Jean Sindab (October 23, 1944 – January 8, 1996) was an international antiracist activist, scholar, and lobbyist. Sindab was executive director of the Washington Office on Africa from 1980 to 1986, a group that worked on influencing U.S. foreign policy on South Africa and Namibia's apartheid. Sindab was also a consultant for the King Center for Non-Violence and two United Nations agencies: the Council for Namibia and U.N. Centre Against Apartheid. In the late 1980s she moved to Geneva, Switzerland and was executive secretary and co-director of the Programme to Combat Racism of the World Council of Churches.

She returned to the United States briefly as an advisor to Jesse Jackson and the Rainbow Coalition from 1986 through Jackson's 1988 presidential campaign. She returned to the United States for good in 1991 and continued her work with the National Council of the Churches of Christ.
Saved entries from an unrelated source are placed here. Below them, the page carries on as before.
<file path="config.mk">
export PLATFORM = sky130hd
export DESIGN_NAME = noc_vc_merge_arbiter
export DESIGN_NICKNAME = d
export VERILOG_FILES = /design/src/rtl/noc_vc_merge_arbiter.sv
export SDC_FILE = /design/constraint.sdc
export NUM_CORES = 1
export LEC_CHECK = 0
export ABC_AREA = 1
export BUFFER_PORTS_ARGS = -buffer_cell sky130_fd_sc_hd__buf_2
export CORE_MARGIN = 10
export CORE_UTILIZATION = 35
export CTS_CLUSTER_SIZE = 20
export DETAILED_ROUTE_END_ITERATION = 8
export HOLD_SLACK_MARGIN = 0.12
export REMOVE_ABC_BUFFERS = 1
export SLEW_MARGIN = 20
export SYNTH_ARGS = -nofsm -noshare
export SYNTH_HDL_FRONTEND = slang
export SYNTH_SLANG_ARGS = --single-unit
</file>
<file path="constraint.sdc">
create_clock -name noc_clk -period 2.9 [get_ports noc_clk]
set_input_delay 0.58 -clock noc_clk [delete_from_list [all_inputs] [get_ports noc_clk]]
set_output_delay 0.58 -clock noc_clk [all_outputs]
set_load 0.02 [all_outputs]
</file>
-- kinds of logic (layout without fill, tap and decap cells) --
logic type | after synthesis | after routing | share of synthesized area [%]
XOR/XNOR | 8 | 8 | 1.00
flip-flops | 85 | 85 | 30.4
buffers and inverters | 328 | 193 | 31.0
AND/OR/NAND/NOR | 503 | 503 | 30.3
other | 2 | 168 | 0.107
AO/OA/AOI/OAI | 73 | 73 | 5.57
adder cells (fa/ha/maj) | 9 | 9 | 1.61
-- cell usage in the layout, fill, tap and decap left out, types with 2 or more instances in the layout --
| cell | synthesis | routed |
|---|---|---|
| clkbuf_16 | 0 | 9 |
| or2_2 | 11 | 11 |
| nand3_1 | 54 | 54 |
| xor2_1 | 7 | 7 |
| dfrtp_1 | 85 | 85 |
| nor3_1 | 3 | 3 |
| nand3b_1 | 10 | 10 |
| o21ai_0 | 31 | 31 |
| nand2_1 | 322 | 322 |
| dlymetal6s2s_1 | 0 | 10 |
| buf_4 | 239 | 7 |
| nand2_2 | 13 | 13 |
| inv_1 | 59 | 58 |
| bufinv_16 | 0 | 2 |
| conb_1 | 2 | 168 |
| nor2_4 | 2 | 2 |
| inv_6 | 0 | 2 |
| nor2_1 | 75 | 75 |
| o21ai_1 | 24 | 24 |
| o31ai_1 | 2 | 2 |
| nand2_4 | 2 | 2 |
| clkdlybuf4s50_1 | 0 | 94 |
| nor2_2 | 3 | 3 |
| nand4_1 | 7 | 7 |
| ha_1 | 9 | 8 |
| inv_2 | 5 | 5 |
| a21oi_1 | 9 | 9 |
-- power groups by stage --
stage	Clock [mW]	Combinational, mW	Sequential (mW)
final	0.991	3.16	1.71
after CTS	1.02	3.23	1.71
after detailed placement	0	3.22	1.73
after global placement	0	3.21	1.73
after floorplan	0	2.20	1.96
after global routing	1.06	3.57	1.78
$ cat config.mk
export PLATFORM = sky130hd
export DESIGN_NAME = tx_axis_arbiter_flat
export DESIGN_NICKNAME = d
export VERILOG_FILES = /design/src/rtl/tx_arb_pkg.sv /design/src/rtl/tx_axis_arbiter_if.sv /design/src/rtl/tx_arb_select.sv /design/src/rtl/tx_axis_arbiter.sv /design/src/flat_wrapper.sv
export SDC_FILE = /design/constraint.sdc
export NUM_CORES = 1
export LEC_CHECK = 0
export ABC_AREA = 1
export CELL_PAD_IN_SITES_DETAIL_PLACEMENT = 1
export CELL_PAD_IN_SITES_GLOBAL_PLACEMENT = 2
export CORE_ASPECT_RATIO = 1.1
export CORE_MARGIN = 2
export CORE_UTILIZATION = 14
export CTS_BUF_LIST = sky130_fd_sc_hd__clkbuf_2 sky130_fd_sc_hd__clkbuf_4 sky130_fd_sc_hd__clkbuf_8
export CTS_CLUSTER_SIZE = 20
export DETAILED_ROUTE_END_ITERATION = 6
export PLACE_DENSITY_LB_ADDON = 0.2
export SETUP_SLACK_MARGIN = 0.4
export SLEW_MARGIN = 20
export SYNTH_ARGS = -nofsm -noshare
export SYNTH_HDL_FRONTEND = slang
export SYNTH_HIERARCHICAL = 1
export SYNTH_SLANG_ARGS = --single-unit
$ cat constraint.sdc
create_clock -name i_clk -period 3.2 [get_ports i_clk]
set_input_delay 0.64 -clock i_clk [delete_from_list [all_inputs] [get_ports i_clk]]
set_output_delay 0.64 -clock i_clk [all_outputs]
set_load 0.05 [all_outputs]
$ cat src/rtl/tx_arb_pkg.sv
// -----------------------------------------------------------------------------
// tx_arb_pkg
// Shared types and limits for the Tx AXIS frame arbiter.
//   arb_state_t : arbiter FSM state (idle / frame transfer in progress)
//   MAX_SRC     : largest supported number of requesting sources
// -----------------------------------------------------------------------------
package tx_arb_pkg;

    localparam int MAX_SRC = 8;

    typedef enum logic {
        ARB_IDLE,
        ARB_XFER
    } arb_state_t;

endpackage

$ cat src/rtl/tx_axis_arbiter_if.sv
// -----------------------------------------------------------------------------
// tx_axis_arbiter_if
// Bundles the N_SRC packed source AXIS buses, the single m00 AXIS bus towards
// tx_mac and the one-hot grant indication.
//   s_axis_*  : packed source buses, source k at [k*WIDTH +: WIDTH]
//   m00_axis_*: arbitrated stream to tx_mac s00_axis_*
//   o_grant   : one-hot current grant, 0 when idle
// Modports:
//   master : the arbiter (drives m00 data, source readies and grant)
//   slave  : the environment (sources, tx_mac sink)
// -----------------------------------------------------------------------------
interface tx_axis_arbiter_if #(
    parameter int N_SRC      = 4,
    parameter int DATA_WIDTH = 64,
    parameter int KEEP_WIDTH = 8
);
    logic [N_SRC*DATA_WIDTH-1:0] s_axis_tdata;
    logic [N_SRC*KEEP_WIDTH-1:0] s_axis_tkeep;
    logic [N_SRC-1:0]            s_axis_tvalid;
    logic [N_SRC-1:0]            s_axis_tlast;
    logic [N_SRC-1:0]            s_axis_tready;

    logic [DATA_WIDTH-1:0]       m00_axis_tdata;
    logic [KEEP_WIDTH-1:0]       m00_axis_tkeep;
    logic                        m00_axis_tvalid;
    logic                        m00_axis_tlast;
    logic                        m00_axis_tready;

    logic [N_SRC-1:0]            o_grant;

    modport master (
        input  s_axis_tdata, s_axis_tkeep, s_axis_tvalid, s_axis_tlast,
        input  m00_axis_tready,
        output s_axis_tready,
        output m00_axis_tdata, m00_axis_tkeep, m00_axis_tvalid, m00_axis_tlast,
        output o_grant
    );

    modport slave (
        output s_axis_tdata, s_axis_tkeep, s_axis_tvalid, s_axis_tlast,
        output m00_axis_tready,
        input  s_axis_tready,
        input  m00_axis_tdata, m00_axis_tkeep, m00_axis_tvalid, m00_axis_tlast,
        input  o_grant
    );
endinterface

$ cat src/rtl/tx_arb_select.sv
// -----------------------------------------------------------------------------
// tx_arb_select
// Purely combinational winner selection for the Tx AXIS arbiter.
//   req      : per-source request (s_axis_tvalid)
//   last_idx : index of the source that sent the previous frame
//   winner   : selected source index (valid when any_req)
//   any_req  : at least one source is requesting
// Build option TX_ARB_STRICT_PRIO_EN:
//   defined   -> lowest-index requester wins, last_idx is ignored
//   undefined -> round-robin, search upward from last_idx+1 with wrap
// -----------------------------------------------------------------------------
module tx_arb_select #(
    parameter int N_SRC = 4,
    parameter int IDX_W = (N_SRC > 1) ? $clog2(N_SRC) : 1
) (
    input  logic [N_SRC-1:0] req,
    input  logic [IDX_W-1:0] last_idx,
    output logic [IDX_W-1:0] winner,
    output logic             any_req
);

    assign any_req = |req;

`ifdef TX_ARB_STRICT_PRIO_EN
    logic unused_last_idx;
    assign unused_last_idx = ^last_idx;

    // Scan downward so the lowest-index requester is the final assignment.
    always_comb begin
        winner = '0;
        for (int i = N_SRC - 1; i >= 0; i--) begin
            if (req[i]) begin
                winner = IDX_W'(i);
            end
        end
    end
`else
    logic             found;
    logic [IDX_W-1:0] cand;

    // Candidates are visited in rotated order last_idx+1 .. last_idx+N_SRC,
    // so the previous winner is considered last.
    always_comb begin
        winner = '0;
        found  = 1'b0;
        cand   = '0;
        for (int i = 1; i <= N_SRC; i++) begin
            cand = IDX_W'((int'(last_idx) + i) % N_SRC);
            if (!found && req[cand]) begin
                winner = cand;
                found  = 1'b1;
            end
        end
    end
`endif

endmodule

$ cat src/rtl/tx_axis_arbiter.sv
// -----------------------------------------------------------------------------
// tx_axis_arbiter
// Frame-level arbiter sharing the tx_mac user AXIS input between N_SRC sources.
// A source keeps the grant from its first beat until its tlast beat has been
// accepted; frames are never interleaved.
// Ports:
//   i_clk      : Tx clock (same as tx_mac)
//   i_reset_n  : asynchronous active-low reset
//   bus        : tx_axis_arbiter_if.master (source buses, m00 bus, o_grant)
// Build option TX_ARB_STRICT_PRIO_EN selects strict priority instead of
// round-robin (handled entirely inside tx_arb_select).
// -----------------------------------------------------------------------------
module tx_axis_arbiter
    import tx_arb_pkg::*;
#(
    parameter int N_SRC      = 4,
    parameter int DATA_WIDTH = 64,
    parameter int KEEP_WIDTH = 8
) (
    input  logic                 i_clk,
    input  logic                 i_reset_n,
    tx_axis_arbiter_if.master    bus
);

    localparam int IDX_W = (N_SRC > 1) ? $clog2(N_SRC) : 1;

    arb_state_t       state, state_nxt;
    logic [IDX_W-1:0] grant_idx, grant_idx_nxt;
    logic [IDX_W-1:0] last_idx, last_idx_nxt;
    logic [IDX_W-1:0] winner;
    logic             any_req;
    logic             g_valid, g_last;

    tx_arb_select #(
        .N_SRC (N_SRC),
        .IDX_W (IDX_W)
    ) u_select (
        .req      (bus.s_axis_tvalid),
        .last_idx (last_idx),
        .winner   (winner),
        .any_req  (any_req)
    );

    always_ff @(posedge i_clk or negedge i_reset_n) begin
        if (!i_reset_n) begin
            state     <= ARB_IDLE;
            grant_idx <= '0;
            last_idx  <= IDX_W'(N_SRC - 1);
        end else begin
            state     <= state_nxt;
            grant_idx <= grant_idx_nxt;
            last_idx  <= last_idx_nxt;
        end
    end

    // Outputs are all zero outside XFER, which also covers the reset case
    // because reset forces the state to IDLE asynchronously.
    always_comb begin
        state_nxt           = state;
        grant_idx_nxt       = grant_idx;
        last_idx_nxt        = last_idx;
        g_valid             = 1'b0;
        g_last              = 1'b0;
        bus.m00_axis_tdata  = '0;
        bus.m00_axis_tkeep  = '0;
        bus.m00_axis_tvalid = 1'b0;
        bus.m00_axis_tlast  = 1'b0;
        bus.s_axis_tready   = '0;
        bus.o_grant         = '0;

        case (state)
            ARB_IDLE: begin
                if (any_req) begin
                    grant_idx_nxt = winner;
                    state_nxt     = ARB_XFER;
                end
            end
            ARB_XFER: begin
                g_valid                      = bus.s_axis_tvalid[grant_idx];
                g_last                       = bus.s_axis_tlast[grant_idx];
                bus.m00_axis_tdata           = bus.s_axis_tdata[grant_idx*DATA_WIDTH +: DATA_WIDTH];
                bus.m00_axis_tkeep           = bus.s_axis_tkeep[grant_idx*KEEP_WIDTH +: KEEP_WIDTH];
                bus.m00_axis_tvalid          = g_valid;
                bus.m00_axis_tlast           = g_last;
                bus.s_axis_tready[grant_idx] = bus.m00_axis_tready;
                bus.o_grant[grant_idx]       = 1'b1;
                // Grant is released only once the tlast beat is actually taken.
                if (g_valid && g_last && bus.m00_axis_tready) begin
                    state_nxt    = ARB_IDLE;
                    last_idx_nxt = grant_idx;
                end
            end
            default: state_nxt = ARB_IDLE;
        endcase
    end

endmodule

$ cat src/flat_wrapper.sv
// flat-port wrapper written by rule: the top's interface ports become plain ports
module tx_axis_arbiter_flat import tx_arb_pkg::*;
#(
    parameter int N_SRC      = 4,
    parameter int DATA_WIDTH = 64,
    parameter int KEEP_WIDTH = 8
)
  (i_clk, i_reset_n, bus_s_axis_tdata, bus_s_axis_tkeep, bus_s_axis_tvalid, bus_s_axis_tlast, bus_m00_axis_tready, bus_s_axis_tready, bus_m00_axis_tdata, bus_m00_axis_tkeep, bus_m00_axis_tvalid, bus_m00_axis_tlast, bus_o_grant);
  tx_axis_arbiter_if #(.N_SRC(N_SRC), .DATA_WIDTH(DATA_WIDTH), .KEEP_WIDTH(KEEP_WIDTH)) bus_i ();
  input  logic i_clk;
  input  logic i_reset_n;
  input wire logic [$bits(bus_i.s_axis_tdata)-1:0] bus_s_axis_tdata;
  input wire logic [$bits(bus_i.s_axis_tkeep)-1:0] bus_s_axis_tkeep;
  input wire logic [$bits(bus_i.s_axis_tvalid)-1:0] bus_s_axis_tvalid;
  input wire logic [$bits(bus_i.s_axis_tlast)-1:0] bus_s_axis_tlast;
  input wire logic [$bits(bus_i.m00_axis_tready)-1:0] bus_m00_axis_tready;
  output wire logic [$bits(bus_i.s_axis_tready)-1:0] bus_s_axis_tready;
  output wire logic [$bits(bus_i.m00_axis_tdata)-1:0] bus_m00_axis_tdata;
  output wire logic [$bits(bus_i.m00_axis_tkeep)-1:0] bus_m00_axis_tkeep;
  output wire logic [$bits(bus_i.m00_axis_tvalid)-1:0] bus_m00_axis_tvalid;
  output wire logic [$bits(bus_i.m00_axis_tlast)-1:0] bus_m00_axis_tlast;
  output wire logic [$bits(bus_i.o_grant)-1:0] bus_o_grant;
  assign bus_i.s_axis_tdata = bus_s_axis_tdata;
  assign bus_i.s_axis_tkeep = bus_s_axis_tkeep;
  assign bus_i.s_axis_tvalid = bus_s_axis_tvalid;
  assign bus_i.s_axis_tlast = bus_s_axis_tlast;
  assign bus_i.m00_axis_tready = bus_m00_axis_tready;
  assign bus_s_axis_tready = bus_i.s_axis_tready;
  assign bus_m00_axis_tdata = bus_i.m00_axis_tdata;
  assign bus_m00_axis_tkeep = bus_i.m00_axis_tkeep;
  assign bus_m00_axis_tvalid = bus_i.m00_axis_tvalid;
  assign bus_m00_axis_tlast = bus_i.m00_axis_tlast;
  assign bus_o_grant = bus_i.o_grant;
  tx_axis_arbiter #(.N_SRC(N_SRC), .DATA_WIDTH(DATA_WIDTH), .KEEP_WIDTH(KEEP_WIDTH)) u_core (.i_clk(i_clk), .i_reset_n(i_reset_n), .bus(bus_i));
endmodule
==> metrics.md <==
| Metric | Value |
|---|---|
| TritonCTS clock tree | `done` |
| Synth Instances | `530` |
| Root buffer cell | `clkbuf_8` |
| Final worst slack | `0.572 ns` |
| Warnings from Yosys | `6` |
| Final Wtd Congestion | `0.734` |
| Sw frac | `0.564` |
| Layout area overhead | `130%` |
| Detailed Route WL | `22.9 mm` |
| I/O pin count | `381` |
| Vias per cell | `4.49` |
| Post-synthesis sequential area ratio | `0.0348` |
| Drt drc | `0` |
| Final HPWL DP | `17.1 mm` |
| Flop pwr share | `0.020` |
| Routed Antenna Nets | `0` |
| Total Nets Final | `1,158` |
| VDD IR-drop max | `roughly 0.54 mV` |
| RSZ-0062 raised after global routing | `false` |
| Fin. Hold Viols | `0` |
| Finished Core Util | `0.326` |
| Post-synth cell types | `27` |
| Final non-filler cell area | `8440 sq um` |
| Crit share post-route | `0.821` |
| Power density cells | `1120 nW/um^2` |
| Power share of the clock group | `0.013` |
| Worst min-delay path class | `reg -> reg` |
| Worst-Margin Slew | `0.708 ns` |
| Mean Syn Cell Area | `6.92 sq um` |
| DP Cell Count | `1,206` |
| CTS buffer count | `3` |
| Slew headroom | `0.528` |
| Fmax | `~380 MHz` |
| Leak | `2.84 nW` |
| WP buf/inv | `2` |
| Sink Count | `5` |
| Die height | `174 microns` |
| Clock skew | `0.000502 ns` |
| Cell family with most CP delay | `buffers and inverters` |
| Setup slack at placement | `0.629 ns` |
| Max clock buf depth | `2` |
| First-pass GRT wire length | `34.0 mm` |
| Post-synthesis cell area | `roughly 3700 sq um` |
| Global-route usage over all layers | `0.157` |
| Pint | `4.10 mW` |
| DR pass1 iterations | `4` |
| Congestion Overflow GR | `0` |
| Worst path arrival time | `1.99 ns` |
| Clock slew at reported path FFs | `0.03 ns` |
| Setup violators final | `0` |
| Min Hold Slack | `0.523 ns` |
| Post-synth top area share | `0.312` |
| Slew Limit Fails | `0` |
| Setup_tns | `0 ns` |
| Crit-path slowest cell | `buf_4` |
| CP cell instances | `buf_4, nand3_1, a41oi_1, buf_12` |
| Avg WL per Cell | `18.9 microns` |
| Final std cells w/o fill | `1,210` |
| Critical Path Sink Type | `output pin` |
| Period minus WS final | `2.63 ns` |
| Vias | `5,430` |
| N_diodes | `0` |
| Number of global-route vias before repair | `a little under 6,000` |
| Worst endpoint required time | `2.56 ns` |
| WS Path Type | `reg -> out` |
| Max-Cap Viols | `0` |
| Total power | `9.42 mW` |
| Initial Util | `0.142` |
| Num rows | `slightly above 60` |
| Yosys top cell by area | `nand3_1` |
| Number of H-tree levels | `1` |
| Outcome | `finished clean` |
| Largest net degree at the start of global routing | `91` |
| DP Area | `8390 sq um` |
| Commonest non-fill, non-tap cell in the layout | `clkdlybuf4s50_1` |
| Layout cells sized above 1 | `0.228` |
| CP max FO | `61` |
| Most frequent cells in the layout | `clkdlybuf4s50_1, nand3_1, nand2_1` |
| Iteration-0 DRC Markers | `approximately 190` |
| Initial antenna violation count | `0` |
| CP Launch Type | `flip-flop` |
| CP max stage delay | `0.55 ns` |
| Core Area | `25,900 sq um` |
| DIE WIDTH | `158 microns` |
| Logic gate share of total power | `0.967` |
| Area contributors post-synth | `nand3_1, a41oi_2, nand2_1` |
| Die footprint | `27,500 sq um` |
| Setup repair bufs after CTS | `0` |
| Syn Nets | `between 800 and 900` |
| Clock Latency Late Sink | `around 0.22 ns` |
| Seq cells post-synth | `5` |
| Count of input and output buffers | `380` |
| Switching power | `5.32 mW` |
[state kept, by name, indices dropped and copies added, names as in the netlist]
register	flops
u_core/grant_idx	2
u_core/last_idx	2
u_core/state	1
[worst register-to-register path: stages, from the launching register on]
cell,delay [ns]
dfrtp_4,0.48
clkinv_2,0.34
buf_12,0.31
nand3_1,0.13
nand2_1,0.06
nor2_1,0.16
nor2_2,0.08
nand2_1,0.09
nand2_1,0.05
nand2_1,0.08
[power groups by stage]
stage                     registers (mW)  clock network, mW  logic, mW
after detailed placement           0.188                  0       9.24
after global routing               0.194              0.132       9.59
after CTS                          0.187              0.126       9.27
after global placement             0.187                  0       9.26
after floorplan                    0.121                  0       5.34
final                              0.185              0.124       9.11
[synth_stat cells]
cell and number:
a21oi_1 3, a31oi_1 1, a41oi_1 3, a41oi_2 69
buf_2 18, buf_4 34, buf_6 16, dfrtp_1 3
dfstp_2 2, inv_1 7, inv_2 2, inv_4 1
inv_6 1, nand2_1 103, nand2_2 9, nand2_4 5
nand3_1 229, nand3_2 1, nand3b_1 1, nand4_1 2
nor2_1 10, nor2_2 2, nor2_4 2, nor2_8 1
nor3_1 3, nor3_2 1, o21ai_0 1
[cells by family after synthesis]
kind of cell | after synthesis | share of synthesized area
buf+inv | 79 | 0.156
simple gates | 369 | 0.489
flops | 5 | 0.0348
compound gates | 77 | 0.320
[worst paths after layout]
path                                startpoint                endpoint  slack [ns]  cells after the start
max reg2reg                u_core/grant_idx[1]      u_core/last_idx[0]        1.35                      9
max                        u_core/grant_idx[0]  bus_m00_axis_tdata[63]        0.57                      4
min reg2reg                 u_core/last_idx[1]      u_core/last_idx[1]        0.52                      2
min in group asynchronous            i_reset_n            u_core/state        0.64                      1
max in group asynchronous            i_reset_n      u_core/last_idx[1]        2.31                      1
min                         u_core/last_idx[1]      u_core/last_idx[1]        0.52                      2
[repair_timing]
item	4_1_cts	5_1_grt
gates resized for setup	1	1
hold buffers	0	0
pin swaps	0	0
endpoints found under the setup margin	1	3
[layer usage]
layer / GRT usage / up-vias / part of all wire
li1: - / 2629 / -
met1: 0.175 / 2566 / 0.39
met2: 0.305 / 217 / 0.52
met3: 0.0348 / 18 / 0.076
met4: 0.0225 / 0 / 0.013
met5: 0 / - / 0
[cell type report]
type,instances,area [sq um]
repair buffers,392,4790
well taps,352,440
flip-flops and latches,5,135
inverters,11,52.6
multi-input cells,446,2970
fillers,3026,17500
clock buffers,4,48.8
(Power assumes the default switching activity.)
Sindab was concerned with intersectionality and often spoke on the "interdependence between different forms of oppression, in particular race, gender, and class."

==Education==
Sindab did her undergraduate work at Hunter College. She earned master's degrees in Political Science and International Relations at Yale University, then completed her PhD in Political Science and Human Resources there in 1984. Her dissertation was titled The Impact of Expatriates on Zambian Development.

==Personal life==
Sindab was born Nellie Jean Pitts in Cleveland, Ohio and was raised in New York City, one of six sisters. She died from breast cancer in 1996. Her papers are held at the Schomburg Center for Research in Black Culture at New York Public Library.